• RECORDS FOR THIS EXERCISE
────────────────
### flow/config.mk
export PLATFORM = sky130hd
export DESIGN_NAME = vadf
export DESIGN_NICKNAME = vadf
export VERILOG_FILES = /design/flow/design.v
export SDC_FILE = /design/flow/constraint.sdc
export NUM_CORES = 4
export LEC_CHECK = 1
export CORE_UTILIZATION = 40
export SYNTH_HDL_FRONTEND = slang
### flow/constraint.sdc
current_design vadf

set clk_period 4.9
set clk_io_pct 0.2

create_clock -name clk0 -period $clk_period [get_ports {clk}]

set non_clock_inputs [all_inputs -no_clocks]
set_input_delay [expr $clk_period * $clk_io_pct] -clock clk0 $non_clock_inputs
set_output_delay [expr $clk_period * $clk_io_pct] -clock clk0 [all_outputs]
### flow/design.v
module vadf #(parameter a = 1,parameter b = 2,parameter c = 3)(
    input clk,rst,
    input [1:0]mode_sel,
    input [31:0] in_data,
    output reg [15:0] out_data_16,
    output reg [11:0] out_data_12,
    output reg [7:0] out_data_8,
    output reg [4:0] location_bits
);
    reg [5:0] data_bits_16;
    reg [3:0] error_correction_bits;
    reg [2:0] data_bits_12;
    reg [1:0] data_bits_8;
    reg parity_bit;
    integer i;
    reg [31:0] _in_data;
    always@(posedge clk) begin
        if(rst)begin
            out_data_16=16'd0;
            out_data_12=12'd0;
            out_data_8=8'd0;
            location_bits=5'b00000;
            data_bits_16=6'b000000;
            error_correction_bits=4'b0000;
            data_bits_12=4'b0000;
            data_bits_8=2'b00;
            parity_bit=1'b0;
        end
        else if((in_data == 32'd0)||(in_data == 32'd1))
            begin
                out_data_16=16'd0;
                out_data_12=12'd0;
                out_data_8=8'd0;
            end
        else begin
            _in_data = in_data;
            for (location_bits = 31; ((_in_data[31] == 0) && (location_bits >0)); location_bits = location_bits - 1) begin
                _in_data = _in_data<<1;
            end
            case(mode_sel)
                a: begin
                    out_data_12=12'd0;
                    out_data_8=8'd0;
                    if (location_bits < 3'd6)
                        data_bits_16 = (_in_data >> (31 - location_bits)) & ((1 << (location_bits)) - 1);
                   else begin
                        data_bits_16[5:1] = _in_data[30 : 26];
                        data_bits_16[0] =  _in_data[25] | _in_data[24];
                    end
                    parity_bit = ^data_bits_16;  
                    error_correction_bits[3] = location_bits[4] ^ location_bits[2] ^ location_bits[1];
                    error_correction_bits[2] = location_bits[4] ^ location_bits[3] ^ location_bits[1];
                    error_correction_bits[1] = location_bits[4] ^ location_bits[3] ^ location_bits[2];
                    error_correction_bits[0] = location_bits[0];
                    out_data_16 = {parity_bit, location_bits, error_correction_bits, data_bits_16};
                end
                b: begin
                    out_data_16=16'd0;
                    out_data_8=8'd0;
                    if (location_bits < 3'd3) begin
                        data_bits_12 = (_in_data >> (31 - location_bits)) & ((1 << (location_bits)) - 1);
                    end
                    else begin
                        data_bits_12[2:1] = _in_data[30 : 29];
                        data_bits_12[0] =  _in_data[28] | _in_data[27];
                    end
                    error_correction_bits[3] = location_bits[4] ^ location_bits[2] ^ location_bits[1];
                    error_correction_bits[2] = location_bits[4] ^ location_bits[3] ^ location_bits[1];
                    error_correction_bits[1] = location_bits[4] ^ location_bits[3] ^ location_bits[2];
                    error_correction_bits[0] = location_bits[0];
                    out_data_12 = {location_bits, error_correction_bits, data_bits_12};
                end
                c: begin
                    out_data_16=16'd0;
                    out_data_12=12'd0;
                    if (location_bits == 3'd1) begin
                        data_bits_8[1:0] = {1'b0, _in_data[30]};
                    end
                    else begin
                        data_bits_8[1] = _in_data[30];
                        data_bits_8[0] =  _in_data[29] | _in_data[28];
                    end
                    parity_bit = ^location_bits;
                    out_data_8 = {location_bits, parity_bit, data_bits_8};
                end
            endcase
        end
    end
endmodule
### flow/run.sh
#!/bin/bash
# OpenROAD 26Q1-2900-gdf79404cd8, Yosys 0.63+post, stock flow scripts
make -C /OpenROAD-flow-scripts/flow DESIGN_CONFIG=/design/flow/config.mk WORK_HOME=/design/flow/orfs finish
==> impl_metrics.json <==
{
  "place_ws_ps": -616,
  "insertion_delay_ps": 280,
  "edf_count": 0,
  "hold-worst-slack_ps": 455,
  "cpMostUsedCell": "buf_4",
  "status": "finished clean",
  "grt_max_degree": 35,
  "wl_per_cell_um": 25.9,
  "finClkSkew_ps": 0,
  "fp_util_pct": 41.1,
  "crit_family": "AND-OR/OR-AND gates",
  "reg2reg_depth": 3,
  "critPathRequiredTime_ps": 5100,
  "synth_seq_share_pct": 10.1,
  "htreeDepth": 2,
  "cts.clk_slew.worst_paths_ps": 60,
  "cp_slowest_stage_delay_ps": 460,
  "path_class": "in -> reg",
  "drt_iter0_drc": 1509,
  "final_layout_top_logic_cell": "buf_4",
  "worstPathMaxFanout": 18,
  "synth_cells": 1200,
  "routabilityCongestion": 1.11,
  "numSynthFlops": 39,
  "dieHeight_um": 141,
  "cts_sinks": 39,
  "fin_crit_ps": 4850,
  "lay_top_cells": "365 x buf_4, 107 x nand2_1, 106 x a21oi_1",
  "setup_viol": 0,
  "min_path_type": "reg -> reg",
  "p_per_area_nw_per_um2": 149,
  "r2r_setup_slack_ps": 3830,
  "diodes": 0,
  "grt_pass1_vias": 10481,
  "syn_area_per_cell_um2": 6.45,
  "synth-main-ff-cell": "dfxtp_1",
  "core_area_um2": 18800,
  "yosys-stat-area_um2": 7740,
  "cts_tree": "yes",
  "routed_wl_um": 45300,
  "worstHoldPathCells": 2,
  "drt_pre_antenna_iters": 7,
  "port_buffers": 76,
  "io_pins": 77,
  "hold_viol": 0,
  "yosysWarnings": 0,
  "row_count": 50,
  "ys_types": 85,
  "crit_chain": "clkdlybuf4s50_1, buf_4, buf_4, nor2_2, o211ai_1, o21ai_2, nand2_4, buf_6, nor3_1, a21oi_2, buf_4, o22ai_1, nand4_1, and4_1, a41oi_2, xnor2_1, xnor3_1, o31ai_2",
  "ys_cells": 1200,
  "dieWidth_um": 141,
  "drc_errors": 0,
  "endpoint_kind": "register",
  "warning_count": 25,
  "crit_slowest_cell": "clkdlybuf4s50_1",
  "async_flop_share_pct": 0,
  "max_cap_viol_count": 0,
  "drive_gt1_share_pct": 32.2,
  "grt_pass1_wl_um": 66400,
  "viasPerCell": 6.71,
  "path_depth": 18,
  "synth_area_um2": 7740,
  "tightest_slew_ps": 809,
  "antenna_found_initial": 1,
  "ant_nets": 0,
  "period_used_pct": 98.9,
  "max-slew-margin-rel_pct": 45.9,
  "hpwl_um": 35500,
  "areaGrowthSynthToFinish_pct": 49.8,
  "holdBufCountCts": 0,
  "num_vias": 11754,
  "fin_ws_ps": 53.6,
  "max_freq_mhz": 206,
  "peakVddDrop_mv": 0.130,
  "worst-path-buf-inv": 5,
  "clk_path_buf_depth": 2,
  "cp.arrival_ps": 5050,
  "fin_tns_setup_ps": 0,
  "grt_usage_pct": 45.4,
  "leakage_uw": 0.00458,
  "gr-total-overflow": 0,
  "clockRootBuffer": "clkbuf_16",
  "startpoint_type": "input port",
  "cts_buffers": 5,
  "final_max_slew_viol_count": 0,
  "die_area_um2": 19900
}
==> synthesized netlist by cell type, types with 19 or more instances <==
cell type / number / area share (%)
a211oi_1: 56 / 5.4
a21oi_1: 112 / 7.2
a221o_1: 22 / 2.8
a221oi_1: 43 / 4.9
a31oi_1: 20 / 1.6
buf_1: 23 / 1.1
buf_2: 40 / 2.6
clkbuf_1: 103 / 5.0
dfxtp_1: 39 / 10
inv_1: 23 / 1.1
nand2_1: 107 / 5.2
nand3_1: 23 / 1.5
nor2_1: 107 / 5.2
nor2b_1: 27 / 2.2
nor3_1: 32 / 2.1
nor3b_1: 19 / 1.8
o211ai_1: 36 / 3.5
o21ai_0: 63 / 4.1
o221ai_1: 22 / 2.5
==> kinds of logic after synthesis <==
kind of cell             after synthesis  synth area share (%)
AND-OR/OR-AND                        507                  47.3
AND/OR/NAND/NOR                      411                  26.3
buffers and inverters                205                  11.0
flip-flops                            39                  10.1
multiplexers                          24                  3.20
XOR/XNOR                              10                  1.49
adder cells (fa/ha/maj)                4                 0.647
==> metrics by stage <==
stage          cells  area, um2  total power, uW  util (%)
2_1_floorplan   1200       7740              829         -
5_1_grt         1752      11600             1790      61.6
6_report        1752      11600             1730      61.6
3_3_place_gp    1738      11000             1330      58.4
3_5_place_dp    1738      11000             1330      58.4
4_1_cts         1747      11200             1650      59.6
==> sequential cells by signal, summed over array words and instances (netlist names) <==
| signal | count |
|---|---|
| out_data_16 | 15 |
| out_data_12 | 11 |
| out_data_8 | 8 |
| location_bits | 5 |
==> timing repair <==
item                       in CTS  in global routing
gates resized                  20                 77
pin swaps                       0                 18
setup endpoints to repair       1                  2
setup buffers                   1                  5
==> final cells by class <==
cell class	instances	area, um2
inverter	32	130
clock buffer	6	129
fill	1690	7240
tap	260	325
timing repair buffer	457	3760
multi-input combinational	956	6450
sequential	39	781
clock inverter	2	12.5
==> where the power goes <==
part	internal (uW)	leakage, uW	total, uW	switching [uW]
clock network	188	0.0000669	317	129
registers	334	0.000321	342	8.39
logic	464	0.00419	1070	602
total	986	0.00458	1730	740
==> final timing paths <==
kind                                      start                       endpoint
setup / recovery                    in_data[10]   out_data_16[15]$_SDFFE_PP0P_
setup reg to reg  location_bits[4]$_SDFFE_PP0N_  location_bits[4]$_SDFFE_PP0N_
hold / removal       out_data_8[0]$_SDFFE_PP0P_     out_data_8[0]$_SDFFE_PP0P_
hold reg to reg      out_data_8[0]$_SDFFE_PP0P_     out_data_8[0]$_SDFFE_PP0P_
==> layer usage <==
metal / GRT usage, % / up-vias / share of wire (%)
met1: 65.8 / 5405 / 42
met5: 0 / - / 0.029
met3: 15.6 / 185 / 15
met4: 18.4 / 2 / 5.3
li1: - / 5220 / -
met2: 60.6 / 942 / 38
==> worst register-to-register path: stages, from the launching register on <==
cell and delay (ps):
dfxtp_1 340, nor2b_1 240, nand4_1 210, a21oi_1 200
Power and IR drop assume default switching activity.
────────────────
Every line above that holds "synthesis" should be copied out.

• SOLUTION FOR THIS EXERCISE
==> kinds of logic after synthesis <==
kind of cell             after synthesis  synth area share (%)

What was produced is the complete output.